== Segment start ==
$ cat config.mk
export PLATFORM = sky130hd
export DESIGN_NAME = stream_fifo
export DESIGN_NICKNAME = d
export VERILOG_FILES = /design/src/rtl/stream_fifo.sv
export SDC_FILE = /design/constraint.sdc
export NUM_CORES = 1
export LEC_CHECK = 0
export BUFFER_PORTS_ARGS = -buffer_cell sky130_fd_sc_hd__buf_2
export CAP_MARGIN = 25
export CORE_MARGIN = 10
export CORE_UTILIZATION = 50
export DETAILED_ROUTE_END_ITERATION = 10
export PLACE_DENSITY = 0.69
export SYNTH_ARGS = -nofsm -noshare
export SYNTH_HDL_FRONTEND = slang
export SYNTH_SLANG_ARGS = --single-unit
$ cat constraint.sdc
create_clock -name clk -period 5.55 [get_ports clk]
set_clock_uncertainty 0.2 [all_clocks]
set_input_delay 0.555 -clock clk [delete_from_list [all_inputs] [get_ports clk]]
set_output_delay 0.555 -clock clk [all_outputs]
set_load 0.02 [all_outputs]
$ cat src/rtl/stream_fifo.sv
// stream_fifo: first-word-fall-through stream FIFO with occupancy count,
// full/empty/almost_full flags and a high-water mark. flush clears the
// queue synchronously; rst_n clears it asynchronously. Payload storage is
// never cleared; m_data is forced to zero whenever the queue is empty.
module stream_fifo #(
  parameter int DATA_W   = 8,
  parameter int DEPTH    = 8,
  parameter int AF_LEVEL = DEPTH - 1
) (
  input  logic                       clk,
  input  logic                       rst_n,
  input  logic                       flush,
  input  logic                       s_valid,
  input  logic [DATA_W-1:0]          s_data,
  output logic                       s_ready,
  output logic                       m_valid,
  output logic [DATA_W-1:0]          m_data,
  input  logic                       m_ready,
  output logic [$clog2(DEPTH+1)-1:0] count,
  output logic                       full,
  output logic                       empty,
  output logic                       almost_full,
  output logic [$clog2(DEPTH+1)-1:0] high_water
);

  localparam int PTR_W = $clog2(DEPTH);
  localparam int CNT_W = $clog2(DEPTH+1);
  localparam logic [CNT_W-1:0] DEPTH_C = CNT_W'(DEPTH);
  localparam logic [CNT_W-1:0] AF_C    = CNT_W'(AF_LEVEL);

  logic [DATA_W-1:0] mem_q [DEPTH];

  logic [PTR_W-1:0] wr_ptr_q, wr_ptr_d;
  logic [PTR_W-1:0] rd_ptr_q, rd_ptr_d;
  logic [CNT_W-1:0] count_q, count_d;
  logic [CNT_W-1:0] hw_q, hw_d;

  logic push;
  logic pop;

  // Flags come from registered occupancy only, so there is no path from
  // s_valid or m_ready to s_ready or m_valid.
  assign full        = (count_q == DEPTH_C);
  assign empty       = (count_q == '0);
  assign almost_full = (count_q >= AF_C);
  assign s_ready     = !full;
  assign m_valid     = !empty;
  assign count       = count_q;
  assign high_water  = hw_q;

  assign push = s_valid && s_ready;
  assign pop  = m_valid && m_ready;

  // Head entry falls straight through from storage; zero when nothing is queued.
  assign m_data = m_valid ? mem_q[rd_ptr_q] : '0;

  // Next-state for pointers, occupancy and high-water; flush wins over traffic.
  always_comb begin
    wr_ptr_d = wr_ptr_q;
    rd_ptr_d = rd_ptr_q;
    count_d  = count_q;
    hw_d     = hw_q;
    if (flush) begin
      wr_ptr_d = '0;
      rd_ptr_d = '0;
      count_d  = '0;
      hw_d     = '0;
    end else begin
      // Pointer width equals log2(DEPTH), so increments wrap naturally.
      if (push) wr_ptr_d = wr_ptr_q + 1'b1;
      if (pop)  rd_ptr_d = rd_ptr_q + 1'b1;
      case ({push, pop})
        2'b10:   count_d = count_q + 1'b1;
        2'b01:   count_d = count_q - 1'b1;
        default: count_d = count_q;
      endcase
      if (count_d > hw_q) hw_d = count_d;
    end
  end

  // Control state register with asynchronous active-low clear.
  always_ff @(posedge clk or negedge rst_n) begin
    if (!rst_n) begin
      wr_ptr_q <= '0;
      rd_ptr_q <= '0;
      count_q  <= '0;
      hw_q     <= '0;
    end else begin
      wr_ptr_q <= wr_ptr_d;
      rd_ptr_q <= rd_ptr_d;
      count_q  <= count_d;
      hw_q     <= hw_d;
    end
  end

  // Payload storage: written on an accepted push unless flushed, never cleared.
  always_ff @(posedge clk) begin
    if (push && !flush) begin
      mem_q[wr_ptr_q] <= s_data;
    end
  end

endmodule

### Yosys cells after proc, flatten, opt, wreduce, memory -nomap -nowiden

Memories as Yosys holds them, arrays and structs flattened.
Index checks and enable logic that the tools add are counted.

* register bits: 14
* latch bits: 0
* bits in writable memories: 64
* ROM bits: 0
* input bits: 13
* output and inout port bits: 21
* word-level logic and storage cells: 36
* memories: 1

* $add $sub $neg: 4
* multipliers: 0
* divide/modulo/power cells: 0
* order comparisons: 2
* eq/ne operators: 3
* shifts and indexed selects: 0
* muxes and demuxes: 12
* bitwise gates (word level): 0
* reduce and logical (&&, ||, !) cells: 10

Memories
* mem_q: depth 8, bits a word 8, read ports 1, clocked after Yosys merged registers in 0, write ports 1, line 31 `logic [DATA_W-1:0] mem_q [DEPTH];`

Operator list (count)
* $mux 4: 4
* $mux 3: 4
* $mux 8: 1
* $pmux 4 s2: 1
* $add 3x1->3 const B: 2
* $reduce_bool 2->1: 3
* $add 4x1->4 const B: 1
* $eq 4x4->1 const B: 1
* $ge 4x3->1 const B: 1
* $gt 4x4->1: 1
* $logic_not 4->1: 1
* $sub 4x1->4 const B: 1
* $logic_and 1x1->1: 3
* $logic_not 1->1: 3
* $eq 2x1->1 const B: 1
* $eq 2x2->1 const B: 1
* $mux 1: 2

### Longest topological paths before layout

* depth in word-level cells: 9
* depth in mapped cells: 17
* gate-level depth less buffers: 15

### Worst setup path before layout

Ideal clock, no wire load.

* path type: register to register
* start: register count_q[2], in the netlist count[2]
* end: register hw_q[0], in the netlist high_water[0]
* library setup time: 132 ps
* arrival time: 3515 ps
* required time: 5218 ps
* path slack: 1703 ps
* stages on the path, launching flop included: 16
* path buffers: 2
* period minus slack after synthesis: 3847 ps
* cells stage by stage: dfrtp_1 -> buf_6 -> or4_1 -> clkbuf_2 -> nand2_1 -> inv_1 -> ha_1 -> a22oi_1 -> mux2i_1 -> xor2_1 -> inv_1 -> ha_1 -> and4_1 -> a21oi_1 -> mux2i_1 -> nor2_1

* cells in the longest elaborated chain, start to end: 8
* elaborated cells between the ends (all ways): 16
* those cells by class: 2 x add/sub; 1 x order compare; 3 x eq/ne; 4 x mux; 6 x reduce/logical

RTL lines
* from (decl): line 35 `logic [CNT_W-1:0] count_q, count_d;`
* from (signal assigned): line 91 `count_q <= count_d;`
* $logic_not 4->1 *: line 44 `assign empty = (count_q == '0);`
* $logic_not 1->1 *: line 47 `assign m_valid = !empty;`
* net m_valid: line 16 `output logic m_valid,`
* $logic_and 1x1->1 *: line 52 `assign pop = m_valid && m_ready;`
* $eq 2x1->1 / $eq 2x2->1 (equally long branches): line 72 `case ({push, pop})`
* $pmux 4 s2 *: line 72
* $mux 4 *: line 63 `if (flush) begin`
* $gt 4x4->1 / $mux 4 (equally long branches): line 77 `if (count_d > hw_q) hw_d = count_d;`
* $reduce_bool 2->1 (no source line) / $mux 4 (equally long branches)
* to (signal assigned): line 92 `hw_q <= hw_d;`
* to (decl): line 36 `logic [CNT_W-1:0] hw_q, hw_d;`

Mark *: on every way through the listed nets, which the timed path passes. The rest lies on a longest branch. The select of a mux whose other input is x is not followed.
A chain may end at the register's enable or synchronous reset.

### Worst setup path after layout

* start: register count_q[2], in the netlist count[2]
* end: register hw_q[0], in the netlist high_water[0]

* cells in the longest elaborated chain, start to end: 8
* elaborated cells between the ends (all ways): 16
* those cells by class: 2 x add/sub; 1 x order compare; 3 x eq/ne; 4 x mux; 6 x reduce/logical

RTL lines (line)
* $eq 4x4->1 / $logic_not 4->1 (equally long branches): 43, 44
* $logic_not 1->1, on equally long branches: 46, 47
* $logic_and 1x1->1, on equally long branches: 51, 52
* $eq 2x1->1 / $eq 2x2->1 (equally long branches): 72
* $pmux 4 s2 *: 72
* $mux 4 *: 63
* $gt 4x4->1 / $mux 4 (equally long branches): 77
* $reduce_bool 2->1 (no source line) / $mux 4 (equally long branches)

Every way passes the cells marked *; elsewhere a longest branch is shown, timed or not. The select of a mux whose other input is x is not followed.

==> metrics.yaml <==
yosysWarnings: 0
drc: 0
grt_overflow: 0
wl_um: 6200
postCtsSetupRepairBufs: 0
regArea_um2: 2270
slew_headroom_pct: 36.0
cts_root_buffer: "clkbuf_8"
die_area_um2: 10400
vdd_drop_max_mv: 0.305
diodes: 0
min_to: "mem_q[0][6]"
rows: 29
rrSetupSlack_ns: 1.59
die_h_um: 102
multi_input_area_um2: 1000
critPathKind: "flip-flop to flip-flop"
worst_pin_slew_ns: 0.954
hold-path-cell-count: 1
start_util_pct: 52.3
synth_seq_cells: 78
clk_pin_slew_ns: 0.08
hold-worst-slack_ns: 0.278
outcome: "finished clean"
p_leak_nw: 1.40
drtIter0Drc: 65
antenna_found_initial: 0
ioPinCount: 34
p_per_area_nw_per_um2: 470
ys.flop_type: "edfxtp_1"
seq_area_frac_synth_pct: 67.7
grt_max_degree: 19
worstPathArrival_ns: 3.97
netlist_top_cells_count: "64 x edfxtp_1, 28 x nor2_1, 16 x mux4_2, 14 x dfrtp_1"
cp_max_fo: 9
async_flop_share_pct: 17.9
finalMaxSlewViolations: 0
syn_nets: 230
synthesis.area_um2: 3360
min_path_type: "input pin to flip-flop"
hpwl_um: 4150
required_ns: 5.57
synthDistinctLibCells: 37
clk_path_buf_depth: 2
fillers: 508
period_share_pct: 71.3
synthTopCellsByArea: "edfxtp_1 57%, mux4_2 11%, dfrtp_1 10%"
synth_top_area_cell: "edfxtp_1"
avgSynthCellArea_um2: 16.1
place_congestion: 0.823
r2r-start: "count[2]"
syn_inst: 209
fmax_ghz: 0.253
placeableCoreArea_um2: 6420
htree_levels: 3
syn_to_final_growth_pct: 11.8
period_needed_ns: 3.96
num_vias: 1817
total_power_w: 0.00176
synth.most_common_cell: "edfxtp_1"
wire_per_inst_um: 18.9
synth-edff-count: 64
cts_tree: "built"
ant_nets: 0
r2r_cells: 13
r2r-end: "high_water[0]"
cp-start-kind: "flip-flop"
numCtsBuffers: 9
end_kind: "flip-flop"
drt-vias-per-instance: 5.52
grt_usage_pct: 13.0
rsz0062_at_grt: "no"
maxCapViolCount: 0
die_w_um: 102
final_layout_size_suffix_gt1_share_pct: 27.8
firstDrtPassIters: 4
port_buffers: 33
setup_violations: 0
layout.nets: 268
clock_latency_ns: 0.34
cts_sinks: 78
min_from: "s_data[6]"
grt_pass1_wl_um: 10000
synth_top_area_share_pct: 57.2
grt_pass1_vias: 1915
setup_tns_ns: 0
hold_viol_final: 0
[flip-flops by register name, summed over array words and instances, names as in the netlist]
signal / count
mem_q: 64
count: 4
high_water: 4
rd_ptr_q: 3
wr_ptr_q: 3
[per-layer routing]
metal	up-vias	routed length, µm	GRT usage (%)
met2	46	3050	21.2
met5	-	0	0
met4	0	74	6.83
met3	8	396	3.91
li1	864	-	-
met1	899	2680	15.2
[area by class of cell]
cell class              instances  area share [%]
multi-input cells             113            26.8
repair buffers                 36            5.06
well taps                      77            2.57
clock inverters                 5           0.700
clock buffers                  11            3.50
inverters                       9           0.900
flip-flops and latches         78            60.5
[worst max-delay path by stage]
stage,startpoint,endpoint,slack (ns),cells past startpoint
after floorplan,count[2],high_water[0],1.70,15
after global placement,count[2],high_water[0],1.76,13
after detailed placement,count[2],high_water[3],1.59,13
after CTS,count[2],high_water[3],1.59,13
after global routing,count[2],high_water[0],1.25,14
final,count[2],high_water[0],1.59,13
[critical path, stage by stage, from the launching register on]
cell,delay [ns]
dfrtp_1,0.47
or4_1,0.66
nand2_1,0.17
inv_1,0.08
ha_1,0.39
a31oi_1,0.18
mux2i_1,0.10
xor2_1,0.23
inv_1,0.07
ha_1,0.30
and4_1,0.19
a21oi_1,0.47
mux2i_1,0.25
nor2_1,0.05
[per-stage QoR]
stage / instances / area (µm²) / setup slack [ns] / utilization [%]
floorplan: 209 / 3360 / 1.70 / -
global placement: 312 / 3590 / 1.76 / 55.9
detailed placement: 312 / 3590 / 1.59 / 55.9
CTS: 329 / 3750 / 1.59 / 58.5
global route: 329 / 3750 / 1.25 / 58.5
finish: 329 / 3750 / 1.59 / 58.5
[cells in the final DEF, fill, tap and decap left out, types with 3 or more instances in the layout]
cell and instances:
buf_2 33, clkinv_1 3, a21oi_1 6, clkbuf_8 9
edfxtp_1 64, inv_1 8, mux2i_1 10, nor2_1 28
mux4_2 16, xnor2_1 3, ha_1 8, dfrtp_1 14
nand2_1 10, nor2b_1 3, xor2_1 6
[repair_timing]
action | 4_1_cts | 5_1_grt
hold endpoints to repair | 14 | 0
resized for setup | 0 | 0
hold buffers | 1 | 0
[power by group]
group / total (W) / internal (W) / switching (W)
Sequential: 0.000723 / 0.000676 / 0.0000469
Combinational: 0.000692 / 0.000278 / 0.000414
Clock: 0.000349 / 0.000159 / 0.000191
Total: 0.00176 / 0.00111 / 0.000652
[kinds of logic (layout without fill, tap and decap cells)]
group / Yosys count / count (layout) / synth area share, %
AOI/OAI and AO/OA: 15 / 15 / 3.02
xor gates and xnor gates: 9 / 9 / 2.35
adders and majority gates: 8 / 8 / 2.98
buffers and inverters: 18 / 61 / 2.57
DFF: 78 / 78 / 67.7
muxes: 27 / 27 / 14.0
and+or+nand+nor: 54 / 54 / 7.38
Note: power is estimated with default switching activity, not from simulation.
File: src/rtl/div_requester.sv
// Initiator-side sequencer for the sequential divider: accepts one operand
// pair, issues a single divide, classifies the outcome and returns it.
module div_requester
    import div_pkg::*;
#(
    parameter int DATA_W  = DEFAULT_DATA_W,
    parameter int TIMEOUT = DEFAULT_TIMEOUT
) (
    input  logic              clk,
    input  logic              rst,
    input  logic              req_valid,
    output logic              req_ready,
    input  logic [DATA_W-1:0] req_a,
    input  logic [DATA_W-1:0] req_b,
    output logic              res_valid,
    input  logic              res_ready,
    output logic [DATA_W-1:0] res_q,
    output logic [1:0]        res_status,
    output logic              div_start,
    output logic [DATA_W-1:0] div_a,
    output logic [DATA_W-1:0] div_b,
    input  logic              div_busy,
    input  logic              div_valid,
    input  logic [DATA_W-1:0] div_q,
    input  logic              div_dvz,
    input  logic              div_ovf
);

    req_state_e        state, state_next;
    logic [DATA_W-1:0] a_reg, b_reg, q_reg;
    div_status_e       status_reg;
    logic              dvz_sticky, ovf_sticky;

    logic              latch_req;
    logic              wd_clear;
    logic              wd_inc;
    logic              wd_terminal;
    logic              capture;
    logic [DATA_W-1:0] q_next;
    div_status_e       status_next;
    logic              in_flight;

    div_watchdog #(
        .TIMEOUT(TIMEOUT)
    ) u_watchdog (
        .clk       (clk),
        .rst       (rst),
        .clear     (wd_clear),
        .load      (1'b0),
        .load_value('0),
        .inc       (wd_inc),
        .terminal  (wd_terminal)
    );

    always_ff @(posedge clk) begin
        if (rst) begin
            state <= IDLE;
        end else begin
            state <= state_next;
        end
    end

    assign in_flight = (state == WAIT_BUSY) || (state == RUN);

    // A flag arriving in the same cycle busy falls still counts.
    always_comb begin
        state_next  = state;
        latch_req   = 1'b0;
        wd_clear    = 1'b0;
        wd_inc      = 1'b0;
        capture     = 1'b0;
        q_next      = '0;
        status_next = ST_OK;

        case (state)
            IDLE: begin
                if (req_valid && !div_busy) begin
                    latch_req  = 1'b1;
                    state_next = ISSUE;
                end
            end
            ISSUE: begin
                wd_clear   = 1'b1;
                state_next = WAIT_BUSY;
            end
            WAIT_BUSY: begin
                wd_inc = 1'b1;
                if (wd_terminal) begin
                    capture     = 1'b1;
                    status_next = ST_TIMEOUT;
                    state_next  = REPORT;
                end else if (div_busy) begin
                    state_next = RUN;
                end
            end
            RUN: begin
                wd_inc = 1'b1;
                if (div_valid) begin
                    capture     = 1'b1;
                    q_next      = div_q;
                    status_next = ST_OK;
                    state_next  = REPORT;
                end else if (!div_busy) begin
                    capture     = 1'b1;
                    status_next = classify_abort(dvz_sticky | div_dvz, ovf_sticky | div_ovf);
                    state_next  = REPORT;
                end else if (wd_terminal) begin
                    capture     = 1'b1;
                    status_next = ST_TIMEOUT;
                    state_next  = REPORT;
                end
            end
            REPORT: begin
                if (res_ready) begin
                    state_next = IDLE;
                end
            end
            default: begin
                state_next = IDLE;
            end
        endcase
    end

    always_ff @(posedge clk) begin
        if (rst) begin
            a_reg      <= '0;
            b_reg      <= '0;
            q_reg      <= '0;
            status_reg <= ST_OK;
            dvz_sticky <= 1'b0;
            ovf_sticky <= 1'b0;
        end else begin
            if (latch_req) begin
                a_reg <= req_a;
                b_reg <= req_b;
            end
            if (capture) begin
                q_reg      <= q_next;
                status_reg <= status_next;
            end
            if (wd_clear) begin
                dvz_sticky <= 1'b0;
                ovf_sticky <= 1'b0;
            end else if (in_flight) begin
                if (div_dvz) dvz_sticky <= 1'b1;
                if (div_ovf) ovf_sticky <= 1'b1;
            end
        end
    end

    assign req_ready  = (state == IDLE) && !div_busy;
    assign res_valid  = (state == REPORT);
    assign res_q      = q_reg;
    assign res_status = status_reg;
    assign div_start  = (state == ISSUE);
    assign div_a      = a_reg;
    assign div_b      = b_reg;

endmodule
== Segment end ==
_Requirement_
Give back the lines of the data exactly as they are written, from the first line through the line containing "export LEC_CHECK = 0".

_Answer space_
$ cat config.mk
export PLATFORM = sky130hd
export DESIGN_NAME = stream_fifo
export DESIGN_NICKNAME = d
export VERILOG_FILES = /design/src/rtl/stream_fifo.sv
export SDC_FILE = /design/constraint.sdc
export NUM_CORES = 1
export LEC_CHECK = 0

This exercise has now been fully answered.